Data excerpts section start

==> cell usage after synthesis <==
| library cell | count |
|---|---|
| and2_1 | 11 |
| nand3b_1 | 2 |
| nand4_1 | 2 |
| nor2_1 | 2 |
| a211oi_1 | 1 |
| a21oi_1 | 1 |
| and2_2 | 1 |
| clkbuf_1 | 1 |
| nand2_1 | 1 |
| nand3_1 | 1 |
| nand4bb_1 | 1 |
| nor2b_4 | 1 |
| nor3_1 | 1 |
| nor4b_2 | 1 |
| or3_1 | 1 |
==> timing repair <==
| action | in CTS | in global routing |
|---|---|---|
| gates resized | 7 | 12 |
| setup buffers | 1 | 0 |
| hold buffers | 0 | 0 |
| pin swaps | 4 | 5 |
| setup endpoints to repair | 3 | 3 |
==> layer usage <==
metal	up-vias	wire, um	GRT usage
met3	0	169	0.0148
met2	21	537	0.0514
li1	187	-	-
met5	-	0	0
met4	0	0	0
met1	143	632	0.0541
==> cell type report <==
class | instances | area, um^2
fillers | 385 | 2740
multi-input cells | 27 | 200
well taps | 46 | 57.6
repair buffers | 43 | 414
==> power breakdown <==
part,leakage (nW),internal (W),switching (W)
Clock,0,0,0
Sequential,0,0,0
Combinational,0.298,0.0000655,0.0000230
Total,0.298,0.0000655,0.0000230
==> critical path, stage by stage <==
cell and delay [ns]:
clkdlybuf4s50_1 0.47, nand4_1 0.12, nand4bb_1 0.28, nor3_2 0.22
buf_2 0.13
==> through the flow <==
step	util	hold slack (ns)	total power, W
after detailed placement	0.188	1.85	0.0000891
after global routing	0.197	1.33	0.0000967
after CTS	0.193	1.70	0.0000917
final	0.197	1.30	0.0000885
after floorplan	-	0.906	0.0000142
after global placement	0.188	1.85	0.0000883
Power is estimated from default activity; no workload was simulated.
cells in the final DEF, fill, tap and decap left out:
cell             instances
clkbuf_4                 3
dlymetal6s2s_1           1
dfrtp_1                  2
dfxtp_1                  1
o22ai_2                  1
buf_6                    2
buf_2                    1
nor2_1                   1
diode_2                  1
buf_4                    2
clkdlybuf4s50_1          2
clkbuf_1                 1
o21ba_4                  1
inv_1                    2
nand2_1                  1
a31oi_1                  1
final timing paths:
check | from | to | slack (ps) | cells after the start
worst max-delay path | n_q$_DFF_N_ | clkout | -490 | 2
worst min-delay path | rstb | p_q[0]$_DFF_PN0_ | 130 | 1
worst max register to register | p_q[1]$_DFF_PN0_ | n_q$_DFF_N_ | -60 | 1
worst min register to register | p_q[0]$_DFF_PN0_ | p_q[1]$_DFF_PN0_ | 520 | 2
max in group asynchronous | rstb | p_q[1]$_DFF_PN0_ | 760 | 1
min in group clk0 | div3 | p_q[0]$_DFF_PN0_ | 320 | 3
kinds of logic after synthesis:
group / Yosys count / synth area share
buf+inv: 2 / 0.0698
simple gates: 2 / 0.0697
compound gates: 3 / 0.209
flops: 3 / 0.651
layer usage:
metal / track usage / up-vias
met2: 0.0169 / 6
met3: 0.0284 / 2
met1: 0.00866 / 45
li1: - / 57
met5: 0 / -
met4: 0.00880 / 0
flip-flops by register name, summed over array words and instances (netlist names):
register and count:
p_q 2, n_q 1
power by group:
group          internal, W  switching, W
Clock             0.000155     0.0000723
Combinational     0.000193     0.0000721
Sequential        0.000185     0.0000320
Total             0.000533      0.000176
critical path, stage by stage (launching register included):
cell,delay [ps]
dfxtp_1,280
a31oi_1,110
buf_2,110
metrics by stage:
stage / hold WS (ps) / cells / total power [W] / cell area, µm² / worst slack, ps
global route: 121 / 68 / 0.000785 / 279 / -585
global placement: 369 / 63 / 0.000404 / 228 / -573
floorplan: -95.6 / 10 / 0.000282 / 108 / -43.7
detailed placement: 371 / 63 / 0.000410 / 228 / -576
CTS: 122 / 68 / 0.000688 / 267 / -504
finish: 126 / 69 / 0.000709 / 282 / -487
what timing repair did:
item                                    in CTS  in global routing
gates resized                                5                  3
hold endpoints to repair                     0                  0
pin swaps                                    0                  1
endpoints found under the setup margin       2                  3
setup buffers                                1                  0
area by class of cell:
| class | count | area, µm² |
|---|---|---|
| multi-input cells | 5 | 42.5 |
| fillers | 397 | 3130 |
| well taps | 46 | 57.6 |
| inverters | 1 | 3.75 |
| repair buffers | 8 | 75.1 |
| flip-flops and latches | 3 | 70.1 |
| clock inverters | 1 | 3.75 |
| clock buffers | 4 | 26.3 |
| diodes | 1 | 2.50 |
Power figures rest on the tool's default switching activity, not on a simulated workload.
$ cat flow/config.mk
export PLATFORM = sky130hd
export DESIGN_NAME = clkctrl_phi2
export DESIGN_NICKNAME = clkctrl_phi2
export VERILOG_FILES = /design/flow/design.v
export SDC_FILE = /design/flow/constraint.sdc
export NUM_CORES = 4
export LEC_CHECK = 1
export CORE_AREA = 10 10 70 70
export DIE_AREA = 0 0 80 80
$ cat flow/constraint.sdc
current_design clkctrl_phi2

set clk_period 1.3
set clk_io_pct 0.2

create_clock -name clk0 -period $clk_period [get_ports {hsclk_in}]

set non_clock_inputs [all_inputs -no_clocks]
set_input_delay [expr $clk_period * $clk_io_pct] -clock clk0 $non_clock_inputs
set_output_delay [expr $clk_period * $clk_io_pct] -clock clk0 [all_outputs]
$ cat flow/design.v
module clkctrl_phi2(
               input  hsclk_in,
               input  lsclk_in,
               input  rst_b,
               input  hsclk_sel,
               input  delay_bypass,
               input  cpuclk_div_sel,
               output hsclk_selected,
               output lsclk_selected,
               output clkout,               
               output fast_clkout           
               );
  reg                      hs_enable_q, ls_enable_q;
  reg                      selected_ls_q;
  reg                      selected_hs_q;
  reg                      retimed_ls_enable_q;
  reg                      retimed_hs_enable_q;
  reg [3-1:0] del_q;
  wire                     retimed_ls_enable_w;
  (* KEEP="TRUE" *) wire  cpuclk_w;
  (* KEEP="TRUE" *) wire  lsclk_del_w;
  assign lsclk_del_w = (delay_bypass) ? lsclk_in : del_q[0];
  assign clkout = (cpuclk_w & hs_enable_q) | (lsclk_del_w & ls_enable_q);
  assign lsclk_selected = selected_ls_q;
  assign hsclk_selected = selected_hs_q;
  assign fast_clkout = cpuclk_w;
  reg                       ripple_div2_q;
  reg                       ripple_div4_q;
  always @ ( posedge hsclk_in )
    ripple_div2_q <= !ripple_div2_q;
  always @ ( posedge ripple_div2_q )
    ripple_div4_q <= !ripple_div4_q;
  assign cpuclk_w = ( cpuclk_div_sel) ? ripple_div4_q : ripple_div2_q;
  always @ (posedge hsclk_in) begin
    del_q <= { lsclk_in, del_q[3-1:1]};
  end
  always @ (posedge lsclk_del_w or negedge rst_b)
    if ( ! rst_b )
      selected_ls_q <= 1'b1;
    else
      selected_ls_q <= !hsclk_sel & !retimed_hs_enable_q;
  always @ ( posedge cpuclk_w or negedge rst_b )
    if ( ! rst_b )
      selected_hs_q <= 1'b0;
    else
      selected_hs_q <= hs_enable_q;
  always @ ( negedge hsclk_in or negedge rst_b )
    if ( !rst_b )
      hs_enable_q <= 1'b0;
    else if ( !cpuclk_w )
      hs_enable_q <= hsclk_sel & !retimed_ls_enable_w;
  always @ ( negedge lsclk_del_w or negedge rst_b )
    if ( ! rst_b )
      ls_enable_q <= 1'b1;
    else
      ls_enable_q <= !hsclk_sel & !retimed_hs_enable_q;
  always @ ( negedge  lsclk_del_w or posedge hs_enable_q )
    if ( hs_enable_q )
      retimed_hs_enable_q <= 1'b1;
    else
      retimed_hs_enable_q <= selected_hs_q;
  always @ ( negedge cpuclk_w or posedge ls_enable_q )
    if (ls_enable_q)
      retimed_ls_enable_q <= 1'b1;
    else
      retimed_ls_enable_q <= selected_ls_q;
  assign retimed_ls_enable_w = retimed_ls_enable_q;
endmodule
$ cat flow/run.sh
#!/bin/bash
# OpenROAD 26Q1-2900-gdf79404cd8, Yosys 0.63+post, stock flow scripts
make -C /OpenROAD-flow-scripts/flow DESIGN_CONFIG=/design/flow/config.mk WORK_HOME=/design/flow/orfs finish
==> flow_summary_export.csv <==
group,metric,value,unit
clocking,clockRootBuffer,"clkbuf_4",
critical_path,critPathMaxStageDelay,0.41,ns
hold_path,min_path_cells,0,
floorplanning,die_area,0.006400,mm2
logic_synthesis,syn_avg_cell_area,14.25,um2
hold_path,hp-class,"flop to flop",
critical_path,path_cells,"inv_2, o22ai_2, buf_2",
clocking,tritoncts,"done",
clocking,numCtsBuffers,3,
floorplanning,rows,21,
pwr,p_total,391.6,uW
logic_synthesis,ys_seq_share,77.86,%
detailed_routing,drt_iter0_markers,0,
global_route,grt_max_degree,5,
global_route,grt_pass1_vias,263,
run_status,status,"complete, but fails checks",
placement,gp_congestion,0.6629,
hold_path,holdCritStartpoint,"del_q[1]",
critical_path,cp-end-kind,"output port",
pwr,leakage,0.2565,nW
sta,rsz0062_at_grt,"true",
critical_path,r2r-start,"ripple_div2_q",
critical_path,critPathBufInv,2,
sta,slew_viol_final,0,
floorplanning,floorplan.core_util,9.597,%
sta,finalSetupTns,-0.7648,ns
pwr,cellPowerDensity,698.7,mW/mm2
detailed_routing,ant_nets,0,
hold_path,min_to,"del_q[0]",
logic_synthesis,synth_area,327.8,um2
clocking,path_clk_slew,0.04,ns
global_route,grt_usage,2.241,%
critical_path,critPathKind,"flop to output port",
floorplanning,die_y,80,um
logic_synthesis,yosysCellCount,23,
sta,hold_viol_final,0,
clocking,cts_max_path_buffers,2,
placement,placed_area,523.0,um2
sta,untimed_endpoints,8,
detailed_routing,vias,226,
finish,drive_gt1_share,47.62,%
job,drv_cap,0,
critical_path,reg2reg_slack,-0.19,ns
critical_path,reg2reg_to,"hs_enable_q",
global_route,overflow,0,
critical_path,critPathLaunchType,"flop",
job,openroad.warnings,28,
sta,worst_slack,-0.5796,ns
critical_path,critPathTopFamily,"flip-flops",
finish,syn_to_final_growth,70.99,%
global_route,grt_pass1_wl,1097,um
critical_path,slowest_stage,"dfrtn_1",
placement,hpwlAfterDp,577.8,um
finish,final_cell_count_no_fill,88,
sta,final.setup_skew,0.01283,ns
logic_synthesis,syn-instance-count,23,
pwr,peakVddDrop,0.0003809,V
logic_synthesis,ys.flops,11,
critical_path,r2r_cells,3,
sta,setup_viol,2,
sta,tightest_slew,0.1468,ns
detailed_routing,antenna_cells,0,
sta,maxSlewHeadroom,90.01,%
critical_path,cp.arrival,1.62,ns
logic_synthesis,ys_warn_count,1,
finish,stdcell_area,560.5,um2
clocking,cts-htree-levels,1,
run_status,violations,"negative setup slack",
placement,io_buffers,9,
placement,place_ws,-0.7411,ns
detailed_routing,via_per_inst,2.568,
global_route,antenna_found_initial,0,
floorplanning,core,0.003416,mm2
floorplanning,die_w,80,um
critical_path,worstPathRequired,1.04,ns
logic_synthesis,synthDistinctLibCells,10,
logic_synthesis,ys_area,327.8,um2
detailed_routing,drc,0,
placement,dp_cells,83,
clocking,clock_latency,0.25,ns
sta,unclocked_regs,6,
floorplanning,pin_count,10,
detailed_routing,wl,687,um
detailed_routing,drt_first_pass_iters,1,
detailed_routing,wl_per_cell,7.807,um
critical_path,path_max_fanout,2,
[Yosys cell counts, drive strengths merged]
cell,n,area [um2]
dfrtn,1,25.02
nor2,1,3.750
o22ai,1,6.260
dfxtp,5,100.1
mux2i,3,33.78
inv,6,22.52
nand2b,1,6.260
dfrtp,1,25.02
dfstp,4,105.1
[repair_timing]
action,4_1_cts,5_1_grt
hold buffers,0,0
hold endpoints to repair,0,0
buffers inserted,0,1
setup endpoints to repair,3,3
gates resized,8,2
[final cells by class]
class | instances | area [um2]
Multi-Input combinational cell | 6 | 65.06
Sequential cell | 11 | 256.5
Fill cell | 388 | 2855
Inverter | 6 | 22.52
Tap cell | 46 | 57.56
Clock buffer | 4 | 26.28
Timing Repair Buffer | 15 | 132.6
[cell families (layout without fill, tap and decap cells)]
group | Yosys count | in the layout | synth area share [%]
buffers and inverters | 6 | 25 | 6.870
multiplexers | 3 | 3 | 10.30
AND-OR/OR-AND | 1 | 1 | 1.910
AND/OR/NAND/NOR | 2 | 2 | 3.054
flip-flops | 11 | 11 | 77.86
[worst reg2reg max path, stage by stage (launching register included)]
cell	delay, ns
dfxtp_2	0.32
mux2i_4	0.15
buf_4	0.15
mux2i_1	0.06
[worst max-delay path by stage]
stage               start      to  slack, ns  cells after the start
finish        hs_enable_q  clkout      -0.58                      3
CTS           hs_enable_q  clkout      -0.60                      3
global route  hs_enable_q  clkout      -0.63                      3
[report_power, final]
part           internal [mW]  switching (mW)  total [mW]
Combinational         0.0258          0.0153      0.0411
Sequential             0.172         0.00222       0.175
Clock                  0.116          0.0602       0.176
Total                  0.314          0.0777       0.392
[registers in the layout (all words and copies together) (netlist names)]
signal	cells
del_q	3
hs_enable_q	1
ls_enable_q	1
retimed_hs_enable_q	1
retimed_ls_enable_q	1
ripple_div2_q	1
ripple_div4_q	1
selected_hs_q	1
selected_ls_q	1
[stage by stage]
stage / hold slack (ns) / util (%)
floorplan: 0.2877 / -
global placement: 0.3111 / 15.31
detailed placement: 0.3136 / 15.31
CTS: 0.3235 / 16.12
global route: 0.3373 / 16.41
finish: 0.3217 / 16.41
[placed cells by master (no fill, tap or decap), drive strengths merged]
master | synthesis | layout
nand2b | 1 | 1
dlymetal6s2s | 0 | 1
dfstp | 4 | 4
mux2i | 3 | 3
dlygate4sd2 | 0 | 1
clkdlybuf4s50 | 0 | 5
dfrtn | 1 | 1
o22ai | 1 | 1
dfrtp | 1 | 1
dfxtp | 5 | 5
clkdlybuf4s15 | 0 | 1
buf | 0 | 7
clkbuf | 0 | 4
inv | 6 | 6
nor2 | 1 | 1
[metal layers]
layer,vias to the layer above,part of all wire (%),track usage [%]
li1,109,-,-
met1,104,46,2.585
met2,11,39,2.889
met3,2,13,2.159
met4,0,1.5,0.5282
met5,-,0,0
Power is estimated from default activity; no workload was simulated.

Data excerpts section end

Task details: Exactly the lines above from the one with "Sequential,0,0,0" to the one with "check | from", both included, are to be quoted; leave the rest out.

Result of the exercise:
Sequential,0,0,0
Combinational,0.298,0.0000655,0.0000230
Total,0.298,0.0000655,0.0000230
==> critical path, stage by stage <==
cell and delay [ns]:
clkdlybuf4s50_1 0.47, nand4_1 0.12, nand4bb_1 0.28, nor3_2 0.22
buf_2 0.13
==> through the flow <==
step	util	hold slack (ns)	total power, W
after detailed placement	0.188	1.85	0.0000891
after global routing	0.197	1.33	0.0000967
after CTS	0.193	1.70	0.0000917
final	0.197	1.30	0.0000885
after floorplan	-	0.906	0.0000142
after global placement	0.188	1.85	0.0000883
Power is estimated from default activity; no workload was simulated.
cells in the final DEF, fill, tap and decap left out:
cell             instances
clkbuf_4                 3
dlymetal6s2s_1           1
dfrtp_1                  2
dfxtp_1                  1
o22ai_2                  1
buf_6                    2
buf_2                    1
nor2_1                   1
diode_2                  1
buf_4                    2
clkdlybuf4s50_1          2
clkbuf_1                 1
o21ba_4                  1
inv_1                    2
nand2_1                  1
a31oi_1                  1
final timing paths:
check | from | to | slack (ps) | cells after the start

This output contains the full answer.